> _INPUT RECORDS_
This is an optimization exercise on Yosys and OpenROAD, whose aim is small area, a short achievable clock period and few clock cycles per item, not a production implementation. The RTL of this run was laid out without a check of its function. Power is estimated from default activity; no workload was simulated.

===== flow/config.mk =====
export PLATFORM = sky130hd
export DESIGN_NAME = hdrs_dec
export DESIGN_NICKNAME = hdrs_dec
export VERILOG_FILES = /design/flow/design.v
export SDC_FILE = /design/flow/constraint.sdc
export NUM_CORES = 4
export LEC_CHECK = 0
export CAP_MARGIN = 20
export CORE_MARGIN = 2
export CORE_UTILIZATION = 40
export PLACE_DENSITY = 0.6
export SLEW_MARGIN = 20

===== flow/constraint.sdc =====
create_clock -name core_clock -period 8.0 [get_ports {clk}]
set_input_delay 1.6000 -clock core_clock [delete_from_list [all_inputs] [get_ports {clk}]]
set_output_delay 1.6000 -clock core_clock [all_outputs]
set_load 0.01 [all_outputs]
What follows belongs to an exercise in optimizing a design on an open flow for small area, a short achievable clock period and few clock cycles per item; a production flow would make more cautious choices. Where RTL was checked, it was by simulation tests only, not by an equivalence proof against the original. No driver is modelled on the clock port, so clock power and skew are understated where the tree is cut down; a real chip needs a root buffer or a tree. Power is estimated from default activity; no workload was simulated.

## build 86
==> module glyph_rounder, before the edit <==
module glyph_rounder (
    input  wire       clk,
    input  wire       rst,         
    input  wire       in_valid,
    output wire       in_ready,
    input  wire [7:0] in_data,
    output wire       out_valid,
    input  wire       out_ready,
    output wire [7:0] out_data
);
    reg [7:0] a [0:8];
    reg [6:0] up;
    reg [2:0] rcv;           
    reg       a0v;           
    reg [2:0] j;             
    reg       pend;          
    reg       newrow;        
    reg       l7;            
    reg [2:0] pcr;           
    reg [5:0] rem;           
    reg       inv_a;         
    reg       inv_b;         
    reg [7:0] obuf, skid;
    reg       ov, sv;
    reg       rdy;           
    assign in_ready  = rdy;
    assign out_valid = ov;
    assign out_data  = obuf;
    wire upper    = pend & ~sv;                 
    wire lower    = a0v & (~pend | ~sv);        
    wire rdy_i    = ~a0v | ~pend | ~sv;         
    wire [2:0] kin = rcv - {2'd0, a0v};         
    wire complete = lower & (rcv == 3'd0);      
    wire top      = (j == 3'd0);
    wire bot      = (j == 3'd7);
    wire [6:0] b0  = a[0][6:0];
    wire       s1  = b0[0] ^ b0[1] ^ b0[2];
    wire       c1  = (b0[0] & b0[1]) | (b0[0] & b0[2]) | (b0[1] & b0[2]);
    wire       s2  = b0[3] ^ b0[4] ^ b0[5];
    wire       c2  = (b0[3] & b0[4]) | (b0[3] & b0[5]) | (b0[4] & b0[5]);
    wire       s3  = s1 ^ s2 ^ b0[6];
    wire       c3  = (s1 & s2) | (s1 & b0[6]) | (s2 & b0[6]);
    wire [2:0] pc  = {(c1 & c2) | (c1 & c3) | (c2 & c3), c1 ^ c2 ^ c3, s3};
    wire       plast  = l7;
    wire [5:0] rem_n  = rem - {3'd0, pcr};
    wire       inv_c  = rem[5] | (rem == 6'd0) |
                        ((rem[4:3] == 2'd0) & (pcr >= rem[2:0]));
    wire       cnew   = plast & top;                
    wire       inv    = cnew ? inv_c : inv_a;
    wire [6:0] ctr = a[8][6:0];
    wire [8:0] hp  = {inv, ctr, inv};               
    wire [6:0] uu  = top ? {7{inv}} : up;
    wire [6:0] dd  = bot ? {7{inv}} : a[7][6:0];
    wire [6:0] cor = (hp[8:2] ^ hp[6:0]) & (uu ^ dd);
    wire [7:0] row_out = {a[8][7], (ctr & ~cor) | ({7{inv}} & cor)};
    wire [8:1] en;
    genvar gp;
    generate
        for (gp = 1; gp < 9; gp = gp + 1) begin : g_en
            assign en[gp] = lower | (upper & (gp > kin));
        end
    endgenerate
    wire       do_lower;
    wire [2:0] rcv_n;
    wire       a0v_n, ofree, skid_en, ov_n, sv_n, rdy_n;
    wire       pend_n = complete | (pend & ~(upper & bot));
    wire [2:0] j_n    = complete ? 3'd0 : j + {2'd0, upper};
    glyph_rounder_late u_late (
        .in_valid  (in_valid),
        .out_ready (out_ready),
        .rdy_i     (rdy_i),
        .rcv       (rcv),
        .rcv_inc   (rcv + 3'd1),
        .a0v_keep  (a0v & ~lower),
        .pend_n    (pend_n),
        .ov        (ov),
        .sv        (sv),
        .consume   (upper),
        .do_lower  (do_lower),
        .rcv_n     (rcv_n),
        .a0v_n     (a0v_n),
        .ofree     (ofree),
        .skid_en   (skid_en),
        .ov_n      (ov_n),
        .sv_n      (sv_n),
        .rdy_n     (rdy_n)
    );
    integer p;
    always @(posedge clk) begin
        if (do_lower)
            a[0] <= in_data;
        for (p = 1; p < 9; p = p + 1)
            if (en[p])
                a[p] <= a[p - 1];
        if (upper)
            up <= ctr;
        if (plast && !(pend && top))
            inv_b <= inv_c;
        if (cnew)
            inv_a <= inv_c;
        else if (complete)
            inv_a <= plast ? inv_c : inv_b;
        if (ofree)
            obuf <= sv ? skid : row_out;
        if (skid_en)
            skid <= row_out;
    end
    always @(posedge clk) begin
        if (rst) begin
            rcv    <= 3'd0;
            a0v    <= 1'b0;
            j      <= 3'd0;
            pend   <= 1'b0;
            newrow <= 1'b0;
            l7     <= 1'b0;
            pcr    <= 3'd0;
            rem    <= 6'd29;
            ov     <= 1'b0;
            sv     <= 1'b0;
            rdy    <= 1'b1;
        end else begin
            rcv    <= rcv_n;
            a0v    <= a0v_n;
            j      <= j_n;
            pend   <= pend_n;
            newrow <= do_lower;
            l7     <= newrow & (rcv == 3'd0);    
            pcr    <= newrow ? pc : 3'd0;        
            rem    <= plast ? 6'd29 : rem_n;
            ov     <= ov_n;
            sv     <= sv_n;
            rdy    <= rdy_n;
        end
    end
endmodule
==> module glyph_rounder_late, before the edit <==
module glyph_rounder_late (
    input  wire       in_valid,
    input  wire       out_ready,
    input  wire       rdy_i,
    input  wire [2:0] rcv,
    input  wire [2:0] rcv_inc,
    input  wire       a0v_keep,
    input  wire       pend_n,
    input  wire       ov,
    input  wire       sv,
    input  wire       consume,
    output wire       do_lower,   
    output wire [2:0] rcv_n,
    output wire       a0v_n,
    output wire       ofree,      
    output wire       skid_en,    
    output wire       ov_n,
    output wire       sv_n,
    output wire       rdy_n
);
    assign do_lower = in_valid & rdy_i;
    assign rcv_n    = do_lower ? rcv_inc : rcv;
    assign a0v_n    = do_lower | a0v_keep;
    assign ofree    = ~ov | out_ready;
    assign skid_en  = ov & ~out_ready & consume;
    assign ov_n     = sv | consume | (ov & ~out_ready);
    assign sv_n     = ov & ~out_ready & (sv | consume);
    assign rdy_n    = ~a0v_n | ~pend_n | ~sv_n;
endmodule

> _DESCRIPTION OF THE TASK_
The complete listing, from first line to last, should be copied verbatim.

> _RESULT_
This is an optimization exercise on Yosys and OpenROAD, whose aim is small area, a short achievable clock period and few clock cycles per item, not a production implementation. The RTL of this run was laid out without a check of its function. Power is estimated from default activity; no workload was simulated.

===== flow/config.mk =====
export PLATFORM = sky130hd
export DESIGN_NAME = hdrs_dec
export DESIGN_NICKNAME = hdrs_dec
export VERILOG_FILES = /design/flow/design.v
export SDC_FILE = /design/flow/constraint.sdc
export NUM_CORES = 4
export LEC_CHECK = 0
export CAP_MARGIN = 20
export CORE_MARGIN = 2
export CORE_UTILIZATION = 40
export PLACE_DENSITY = 0.6
export SLEW_MARGIN = 20

===== flow/constraint.sdc =====
create_clock -name core_clock -period 8.0 [get_ports {clk}]
set_input_delay 1.6000 -clock core_clock [delete_from_list [all_inputs] [get_ports {clk}]]
set_output_delay 1.6000 -clock core_clock [all_outputs]
set_load 0.01 [all_outputs]
What follows belongs to an exercise in optimizing a design on an open flow for small area, a short achievable clock period and few clock cycles per item; a production flow would make more cautious choices. Where RTL was checked, it was by simulation tests only, not by an equivalence proof against the original. No driver is modelled on the clock port, so clock power and skew are understated where the tree is cut down; a real chip needs a root buffer or a tree. Power is estimated from default activity; no workload was simulated.

## build 86
==> module glyph_rounder, before the edit <==
module glyph_rounder (
    input  wire       clk,
    input  wire       rst,         
    input  wire       in_valid,
    output wire       in_ready,
    input  wire [7:0] in_data,
    output wire       out_valid,
    input  wire       out_ready,
    output wire [7:0] out_data
);
    reg [7:0] a [0:8];
    reg [6:0] up;
    reg [2:0] rcv;           
    reg       a0v;           
    reg [2:0] j;             
    reg       pend;          
    reg       newrow;        
    reg       l7;            
    reg [2:0] pcr;           
    reg [5:0] rem;           
    reg       inv_a;         
    reg       inv_b;         
    reg [7:0] obuf, skid;
    reg       ov, sv;
    reg       rdy;           
    assign in_ready  = rdy;
    assign out_valid = ov;
    assign out_data  = obuf;
    wire upper    = pend & ~sv;                 
    wire lower    = a0v & (~pend | ~sv);        
    wire rdy_i    = ~a0v | ~pend | ~sv;         
    wire [2:0] kin = rcv - {2'd0, a0v};         
    wire complete = lower & (rcv == 3'd0);      
    wire top      = (j == 3'd0);
    wire bot      = (j == 3'd7);
    wire [6:0] b0  = a[0][6:0];
    wire       s1  = b0[0] ^ b0[1] ^ b0[2];
    wire       c1  = (b0[0] & b0[1]) | (b0[0] & b0[2]) | (b0[1] & b0[2]);
    wire       s2  = b0[3] ^ b0[4] ^ b0[5];
    wire       c2  = (b0[3] & b0[4]) | (b0[3] & b0[5]) | (b0[4] & b0[5]);
    wire       s3  = s1 ^ s2 ^ b0[6];
    wire       c3  = (s1 & s2) | (s1 & b0[6]) | (s2 & b0[6]);
    wire [2:0] pc  = {(c1 & c2) | (c1 & c3) | (c2 & c3), c1 ^ c2 ^ c3, s3};
    wire       plast  = l7;
    wire [5:0] rem_n  = rem - {3'd0, pcr};
    wire       inv_c  = rem[5] | (rem == 6'd0) |
                        ((rem[4:3] == 2'd0) & (pcr >= rem[2:0]));
    wire       cnew   = plast & top;                
    wire       inv    = cnew ? inv_c : inv_a;
    wire [6:0] ctr = a[8][6:0];
    wire [8:0] hp  = {inv, ctr, inv};               
    wire [6:0] uu  = top ? {7{inv}} : up;
    wire [6:0] dd  = bot ? {7{inv}} : a[7][6:0];
    wire [6:0] cor = (hp[8:2] ^ hp[6:0]) & (uu ^ dd);
    wire [7:0] row_out = {a[8][7], (ctr & ~cor) | ({7{inv}} & cor)};
    wire [8:1] en;
    genvar gp;
    generate
        for (gp = 1; gp < 9; gp = gp + 1) begin : g_en
            assign en[gp] = lower | (upper & (gp > kin));
        end
    endgenerate
    wire       do_lower;
    wire [2:0] rcv_n;
    wire       a0v_n, ofree, skid_en, ov_n, sv_n, rdy_n;
    wire       pend_n = complete | (pend & ~(upper & bot));
    wire [2:0] j_n    = complete ? 3'd0 : j + {2'd0, upper};
    glyph_rounder_late u_late (
        .in_valid  (in_valid),
        .out_ready (out_ready),
        .rdy_i     (rdy_i),
        .rcv       (rcv),
        .rcv_inc   (rcv + 3'd1),
        .a0v_keep  (a0v & ~lower),
        .pend_n    (pend_n),
        .ov        (ov),
        .sv        (sv),
        .consume   (upper),
        .do_lower  (do_lower),
        .rcv_n     (rcv_n),
        .a0v_n     (a0v_n),
        .ofree     (ofree),
        .skid_en   (skid_en),
        .ov_n      (ov_n),
        .sv_n      (sv_n),
        .rdy_n     (rdy_n)
    );
    integer p;
    always @(posedge clk) begin
        if (do_lower)
            a[0] <= in_data;
        for (p = 1; p < 9; p = p + 1)
            if (en[p])
                a[p] <= a[p - 1];
        if (upper)
            up <= ctr;
        if (plast && !(pend && top))
            inv_b <= inv_c;
        if (cnew)
            inv_a <= inv_c;
        else if (complete)
            inv_a <= plast ? inv_c : inv_b;
        if (ofree)
            obuf <= sv ? skid : row_out;
        if (skid_en)
            skid <= row_out;
    end
    always @(posedge clk) begin
        if (rst) begin
            rcv    <= 3'd0;
            a0v    <= 1'b0;
            j      <= 3'd0;
            pend   <= 1'b0;
            newrow <= 1'b0;
            l7     <= 1'b0;
            pcr    <= 3'd0;
            rem    <= 6'd29;
            ov     <= 1'b0;
            sv     <= 1'b0;
            rdy    <= 1'b1;
        end else begin
            rcv    <= rcv_n;
            a0v    <= a0v_n;
            j      <= j_n;
            pend   <= pend_n;
            newrow <= do_lower;
            l7     <= newrow & (rcv == 3'd0);    
            pcr    <= newrow ? pc : 3'd0;        
            rem    <= plast ? 6'd29 : rem_n;
            ov     <= ov_n;
            sv     <= sv_n;
            rdy    <= rdy_n;
        end
    end
endmodule
==> module glyph_rounder_late, before the edit <==
module glyph_rounder_late (
    input  wire       in_valid,
    input  wire       out_ready,
    input  wire       rdy_i,
    input  wire [2:0] rcv,
    input  wire [2:0] rcv_inc,
    input  wire       a0v_keep,
    input  wire       pend_n,
    input  wire       ov,
    input  wire       sv,
    input  wire       consume,
    output wire       do_lower,   
    output wire [2:0] rcv_n,
    output wire       a0v_n,
    output wire       ofree,      
    output wire       skid_en,    
    output wire       ov_n,
    output wire       sv_n,
    output wire       rdy_n
);
    assign do_lower = in_valid & rdy_i;
    assign rcv_n    = do_lower ? rcv_inc : rcv;
    assign a0v_n    = do_lower | a0v_keep;
    assign ofree    = ~ov | out_ready;
    assign skid_en  = ov & ~out_ready & consume;
    assign ov_n     = sv | consume | (ov & ~out_ready);
    assign sv_n     = ov & ~out_ready & (sv | consume);
    assign rdy_n    = ~a0v_n | ~pend_n | ~sv_n;
endmodule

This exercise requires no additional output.